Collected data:

[src/rtl/relay_pulse_controller.sv]
// relay_pulse_controller
//
// Pulses the set or reset coil of one of four bistable signal-path relays.
// A single-cycle relay_en strobe (with relay_channel / relay_dir) starts a
// coil pulse of PULSE_CYCLES clocks. A contact settle wait of SETTLE_CYCLES
// clocks follows, and then a single-cycle relay_done. A strobe that arrives
// while an operation is in progress is dropped and flagged on relay_overrun
// one cycle later.
//
// Optional feature, enabled by defining RELAY_STATE_TRACK_EN:
//   Adds a relay_state[3:0] output holding the last driven position of each
//   relay (1 = set). A command that asks for the position the relay is
//   already known to hold completes straight away, with no coil activity.
//   The first command to each channel after reset is always driven.
//
// All outputs are registered. Reset is synchronous and active-high.

module relay_pulse_controller #(
    parameter int unsigned PULSE_CYCLES  = 1875000,
    parameter int unsigned SETTLE_CYCLES = 937500
) (
    input  logic       clk,
    input  logic       rst,
    input  logic       relay_en,
    input  logic       relay_dir,
    input  logic [1:0] relay_channel,
    output logic       relay_done,
    output logic       relay_busy,
    output logic       relay_overrun,
    output logic [3:0] relay_a,
    output logic [3:0] relay_b
`ifdef RELAY_STATE_TRACK_EN
    ,
    output logic [3:0] relay_state
`endif
);

    localparam logic [23:0] PULSE_LOAD  = 24'(PULSE_CYCLES - 1);
    localparam logic [23:0] SETTLE_LOAD = 24'(SETTLE_CYCLES - 1);

    typedef enum logic [1:0] {
        IDLE,
        DRIVE,
        SETTLE,
        DONE
    } state_t;

    state_t      state;
    logic [23:0] count;
    logic [1:0]  chan_q;
    logic        dir_q;
    logic [3:0]  new_mask;
    logic [3:0]  held_mask;
    logic        skip_drive;

`ifdef RELAY_STATE_TRACK_EN
    logic [3:0] track_valid;
`endif

    // One-hot coil selects for the incoming command and for the latched command
    always_comb begin
        new_mask  = 4'b0001 << relay_channel;
        held_mask = 4'b0001 << chan_q;
    end

    // Decide whether an incoming command can skip the coil pulse
`ifdef RELAY_STATE_TRACK_EN
    always_comb begin
        skip_drive = track_valid[relay_channel] &&
                     (relay_state[relay_channel] == relay_dir);
    end
`else
    always_comb begin
        skip_drive = 1'b0;
    end
`endif

    // Main sequencer: command acceptance, coil pulse, settle wait and completion
    always_ff @(posedge clk) begin
        if (rst) begin
            state         <= IDLE;
            count         <= 24'd0;
            chan_q        <= 2'd0;
            dir_q         <= 1'b0;
            relay_done    <= 1'b0;
            relay_busy    <= 1'b0;
            relay_overrun <= 1'b0;
            relay_a       <= 4'b0000;
            relay_b       <= 4'b0000;
`ifdef RELAY_STATE_TRACK_EN
            relay_state   <= 4'b0000;
            track_valid   <= 4'b0000;
`endif
        end else begin
            relay_done    <= 1'b0;
            relay_overrun <= relay_en && (state != IDLE);

            case (state)
                IDLE: begin
                    relay_a    <= 4'b0000;
                    relay_b    <= 4'b0000;
                    relay_busy <= 1'b0;
                    if (relay_en) begin
                        chan_q     <= relay_channel;
                        dir_q      <= relay_dir;
                        relay_busy <= 1'b1;
                        if (skip_drive) begin
                            state      <= DONE;
                            relay_done <= 1'b1;
                        end else begin
                            state   <= DRIVE;
                            count   <= PULSE_LOAD;
                            relay_a <= relay_dir ? new_mask : 4'b0000;
                            relay_b <= relay_dir ? 4'b0000 : new_mask;
                        end
                    end
                end

                DRIVE: begin
                    if (count == 24'd0) begin
                        state   <= SETTLE;
                        count   <= SETTLE_LOAD;
                        relay_a <= 4'b0000;
                        relay_b <= 4'b0000;
`ifdef RELAY_STATE_TRACK_EN
                        relay_state[chan_q] <= dir_q;
                        track_valid[chan_q] <= 1'b1;
`endif
                    end else begin
                        count   <= count - 24'd1;
                        relay_a <= dir_q ? held_mask : 4'b0000;
                        relay_b <= dir_q ? 4'b0000 : held_mask;
                    end
                end

                SETTLE: begin
                    relay_a <= 4'b0000;
                    relay_b <= 4'b0000;
                    if (count == 24'd0) begin
                        state      <= DONE;
                        relay_done <= 1'b1;
                    end else begin
                        count <= count - 24'd1;
                    end
                end

                DONE: begin
                    state      <= IDLE;
                    relay_busy <= 1'b0;
                    relay_a    <= 4'b0000;
                    relay_b    <= 4'b0000;
                end

                default: begin
                    state      <= IDLE;
                    relay_busy <= 1'b0;
                    relay_a    <= 4'b0000;
                    relay_b    <= 4'b0000;
                end
            endcase
        end
    end

endmodule
===== src/rtl/fifo_arb_pkg.sv =====
// Shared definitions for the round-robin enqueue arbiter: FSM encoding and
// the bit layout of a queue entry ({last, src, data}).
package fifo_arb_pkg;

    localparam logic ST_IDLE   = 1'b0;
    localparam logic ST_LOCKED = 1'b1;

    typedef enum logic {
        S_IDLE   = ST_IDLE,
        S_LOCKED = ST_LOCKED
    } arb_state_e;

    function automatic int entry_src_lsb(input int width);
        return width;
    endfunction

    function automatic int entry_last_bit(input int width, input int idw);
        return width + idw;
    endfunction

    function automatic int entry_width(input int width, input int idw);
        return width + idw + 1;
    endfunction

endpackage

- Problem
Every record above is to be restated exactly as it reads.

- Written reply
[src/rtl/relay_pulse_controller.sv]
// relay_pulse_controller
//
// Pulses the set or reset coil of one of four bistable signal-path relays.
// A single-cycle relay_en strobe (with relay_channel / relay_dir) starts a
// coil pulse of PULSE_CYCLES clocks. A contact settle wait of SETTLE_CYCLES
// clocks follows, and then a single-cycle relay_done. A strobe that arrives
// while an operation is in progress is dropped and flagged on relay_overrun
// one cycle later.
//
// Optional feature, enabled by defining RELAY_STATE_TRACK_EN:
//   Adds a relay_state[3:0] output holding the last driven position of each
//   relay (1 = set). A command that asks for the position the relay is
//   already known to hold completes straight away, with no coil activity.
//   The first command to each channel after reset is always driven.
//
// All outputs are registered. Reset is synchronous and active-high.

module relay_pulse_controller #(
    parameter int unsigned PULSE_CYCLES  = 1875000,
    parameter int unsigned SETTLE_CYCLES = 937500
) (
    input  logic       clk,
    input  logic       rst,
    input  logic       relay_en,
    input  logic       relay_dir,
    input  logic [1:0] relay_channel,
    output logic       relay_done,
    output logic       relay_busy,
    output logic       relay_overrun,
    output logic [3:0] relay_a,
    output logic [3:0] relay_b
`ifdef RELAY_STATE_TRACK_EN
    ,
    output logic [3:0] relay_state
`endif
);

    localparam logic [23:0] PULSE_LOAD  = 24'(PULSE_CYCLES - 1);
    localparam logic [23:0] SETTLE_LOAD = 24'(SETTLE_CYCLES - 1);

    typedef enum logic [1:0] {
        IDLE,
        DRIVE,
        SETTLE,
        DONE
    } state_t;

    state_t      state;
    logic [23:0] count;
    logic [1:0]  chan_q;
    logic        dir_q;
    logic [3:0]  new_mask;
    logic [3:0]  held_mask;
    logic        skip_drive;

`ifdef RELAY_STATE_TRACK_EN
    logic [3:0] track_valid;
`endif

    // One-hot coil selects for the incoming command and for the latched command
    always_comb begin
        new_mask  = 4'b0001 << relay_channel;
        held_mask = 4'b0001 << chan_q;
    end

    // Decide whether an incoming command can skip the coil pulse
`ifdef RELAY_STATE_TRACK_EN
    always_comb begin
        skip_drive = track_valid[relay_channel] &&
                     (relay_state[relay_channel] == relay_dir);
    end
`else
    always_comb begin
        skip_drive = 1'b0;
    end
`endif

    // Main sequencer: command acceptance, coil pulse, settle wait and completion
    always_ff @(posedge clk) begin
        if (rst) begin
            state         <= IDLE;
            count         <= 24'd0;
            chan_q        <= 2'd0;
            dir_q         <= 1'b0;
            relay_done    <= 1'b0;
            relay_busy    <= 1'b0;
            relay_overrun <= 1'b0;
            relay_a       <= 4'b0000;
            relay_b       <= 4'b0000;
`ifdef RELAY_STATE_TRACK_EN
            relay_state   <= 4'b0000;
            track_valid   <= 4'b0000;
`endif
        end else begin
            relay_done    <= 1'b0;
            relay_overrun <= relay_en && (state != IDLE);

            case (state)
                IDLE: begin
                    relay_a    <= 4'b0000;
                    relay_b    <= 4'b0000;
                    relay_busy <= 1'b0;
                    if (relay_en) begin
                        chan_q     <= relay_channel;
                        dir_q      <= relay_dir;
                        relay_busy <= 1'b1;
                        if (skip_drive) begin
                            state      <= DONE;
                            relay_done <= 1'b1;
                        end else begin
                            state   <= DRIVE;
                            count   <= PULSE_LOAD;
                            relay_a <= relay_dir ? new_mask : 4'b0000;
                            relay_b <= relay_dir ? 4'b0000 : new_mask;
                        end
                    end
                end

                DRIVE: begin
                    if (count == 24'd0) begin
                        state   <= SETTLE;
                        count   <= SETTLE_LOAD;
                        relay_a <= 4'b0000;
                        relay_b <= 4'b0000;
`ifdef RELAY_STATE_TRACK_EN
                        relay_state[chan_q] <= dir_q;
                        track_valid[chan_q] <= 1'b1;
`endif
                    end else begin
                        count   <= count - 24'd1;
                        relay_a <= dir_q ? held_mask : 4'b0000;
                        relay_b <= dir_q ? 4'b0000 : held_mask;
                    end
                end

                SETTLE: begin
                    relay_a <= 4'b0000;
                    relay_b <= 4'b0000;
                    if (count == 24'd0) begin
                        state      <= DONE;
                        relay_done <= 1'b1;
                    end else begin
                        count <= count - 24'd1;
                    end
                end

                DONE: begin
                    state      <= IDLE;
                    relay_busy <= 1'b0;
                    relay_a    <= 4'b0000;
                    relay_b    <= 4'b0000;
                end

                default: begin
                    state      <= IDLE;
                    relay_busy <= 1'b0;
                    relay_a    <= 4'b0000;
                    relay_b    <= 4'b0000;
                end
            endcase
        end
    end

endmodule
===== src/rtl/fifo_arb_pkg.sv =====
// Shared definitions for the round-robin enqueue arbiter: FSM encoding and
// the bit layout of a queue entry ({last, src, data}).
package fifo_arb_pkg;

    localparam logic ST_IDLE   = 1'b0;
    localparam logic ST_LOCKED = 1'b1;

    typedef enum logic {
        S_IDLE   = ST_IDLE,
        S_LOCKED = ST_LOCKED
    } arb_state_e;

    function automatic int entry_src_lsb(input int width);
        return width;
    endfunction

    function automatic int entry_last_bit(input int width, input int idw);
        return width + idw;
    endfunction

    function automatic int entry_width(input int width, input int idw);
        return width + idw + 1;
    endfunction

endpackage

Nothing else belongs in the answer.